Metasurfaces for gas detection
In this master project the candidate will design metasurfaces for the application of gas sensing using finite element time domain (FDTD) and plane wave expansion (PWE) simulations.
The micro-optics group at SINTEF MiNaLab has experience in developing optical surfaces based on diffractive optical elements (DOE) in our state of the art clean room facilities. Micro-structured surfaces allow for small, lightweight components of high quality and low cost, and have applications such as grating lenses for accurate distance measurement or spectroscopy. We are currently investigating a new related technology platform known as metasurfaces. Consisting of simple nano-structures smaller than the wavelength, metasurfaces offer control of all degrees of freedom of the propagating field: Pointwise phase control, polarization conversion, amplitude modulation and phase dispersion. Metasurfaces can for instance therefore realize high quality flat lenses by modulating the wavefront over a surface, after Huygen's principle. Metasurfaces can also potentially integrate large and expensive optical components such as polarizers, wave retarders, and lenses into a single surface, thereby offering to reduce the size and weight of e.g. optical sensors. High quality holographic imaging is also possible by engineering both phase and amplitude simultaneously.

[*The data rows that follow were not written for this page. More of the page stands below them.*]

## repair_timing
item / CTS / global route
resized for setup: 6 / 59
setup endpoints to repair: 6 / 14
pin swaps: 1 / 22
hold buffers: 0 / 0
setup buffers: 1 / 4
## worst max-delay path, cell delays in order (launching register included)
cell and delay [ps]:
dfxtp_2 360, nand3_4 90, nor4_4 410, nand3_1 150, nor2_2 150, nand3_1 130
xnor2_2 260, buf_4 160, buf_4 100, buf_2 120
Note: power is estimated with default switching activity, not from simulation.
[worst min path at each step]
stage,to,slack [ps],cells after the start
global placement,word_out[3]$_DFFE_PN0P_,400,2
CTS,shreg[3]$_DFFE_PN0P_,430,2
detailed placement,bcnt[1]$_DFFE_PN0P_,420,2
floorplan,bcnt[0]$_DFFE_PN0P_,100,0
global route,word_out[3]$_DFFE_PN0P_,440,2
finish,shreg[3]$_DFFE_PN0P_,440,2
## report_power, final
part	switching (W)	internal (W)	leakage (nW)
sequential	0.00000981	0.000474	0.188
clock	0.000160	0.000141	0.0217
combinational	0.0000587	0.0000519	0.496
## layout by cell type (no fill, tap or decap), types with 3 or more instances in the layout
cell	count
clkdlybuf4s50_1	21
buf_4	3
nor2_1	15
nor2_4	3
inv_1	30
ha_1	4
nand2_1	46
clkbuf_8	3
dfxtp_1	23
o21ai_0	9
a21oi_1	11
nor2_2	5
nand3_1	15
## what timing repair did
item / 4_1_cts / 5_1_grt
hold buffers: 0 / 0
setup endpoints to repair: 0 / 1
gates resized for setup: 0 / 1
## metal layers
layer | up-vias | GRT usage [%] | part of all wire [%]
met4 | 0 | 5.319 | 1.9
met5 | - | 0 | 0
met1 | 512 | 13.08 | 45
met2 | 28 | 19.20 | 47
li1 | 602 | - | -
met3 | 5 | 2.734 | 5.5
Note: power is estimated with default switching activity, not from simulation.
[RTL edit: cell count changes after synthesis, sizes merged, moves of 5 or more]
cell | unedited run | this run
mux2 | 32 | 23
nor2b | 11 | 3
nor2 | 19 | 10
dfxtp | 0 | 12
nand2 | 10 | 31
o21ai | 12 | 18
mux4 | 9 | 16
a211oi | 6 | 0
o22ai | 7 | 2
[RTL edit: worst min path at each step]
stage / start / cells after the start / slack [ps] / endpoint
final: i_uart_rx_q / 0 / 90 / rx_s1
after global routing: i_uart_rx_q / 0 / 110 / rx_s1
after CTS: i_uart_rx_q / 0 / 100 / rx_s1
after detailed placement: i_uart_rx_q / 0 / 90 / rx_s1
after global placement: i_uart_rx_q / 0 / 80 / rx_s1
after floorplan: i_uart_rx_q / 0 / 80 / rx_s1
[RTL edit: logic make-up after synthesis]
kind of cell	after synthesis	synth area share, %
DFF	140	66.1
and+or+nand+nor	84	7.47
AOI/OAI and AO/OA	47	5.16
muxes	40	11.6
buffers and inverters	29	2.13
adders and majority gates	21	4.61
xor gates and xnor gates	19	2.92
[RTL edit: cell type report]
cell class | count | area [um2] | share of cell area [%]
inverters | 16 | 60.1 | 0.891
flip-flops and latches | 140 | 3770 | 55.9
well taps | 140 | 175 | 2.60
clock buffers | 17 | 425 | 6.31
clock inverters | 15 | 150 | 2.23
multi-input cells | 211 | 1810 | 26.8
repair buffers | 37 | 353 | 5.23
===== config.mk =====
export PLATFORM = sky130hd
export DESIGN_NAME = uart_rx_frame_check
export DESIGN_NICKNAME = d
export VERILOG_FILES = /design/src/rtl/uart_rx_frame_check.sv
export SDC_FILE = /design/constraint.sdc
export NUM_CORES = 1
export LEC_CHECK = 0
export CAP_MARGIN = 0
export CORE_MARGIN = 2
export CORE_UTILIZATION = 52
export DETAILED_ROUTE_END_ITERATION = 6
export PLACE_DENSITY = 0.79
export SLEW_MARGIN = 10
export SYNTH_ARGS = -nofsm -noshare
export SYNTH_HDL_FRONTEND = slang
export SYNTH_SLANG_ARGS = --single-unit

===== constraint.sdc =====
create_clock -name clk -period 2.48 [get_ports clk]
set_clock_uncertainty 0.05 [all_clocks]
set_input_delay 0.248 -clock clk [delete_from_list [all_inputs] [get_ports clk]]
set_output_delay 0.248 -clock clk [all_outputs]
set_load 0.05 [all_outputs]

In this master project the candidate will design metasurfaces for the application of gas sensing using finite element time domain (FDTD) and plane wave expansion (PWE) simulations. In the microoptics group at SINTEF we are currently planning to produce metasurfaces based on our own designs – and the candidate will be given the opportunity to work with characterizing these using optical methods. The candidate will be supervised by Johannes Skaar (professor at ITS) and co-supervised by Christopher Dirdal (researcher at SINTEF MiNaLab).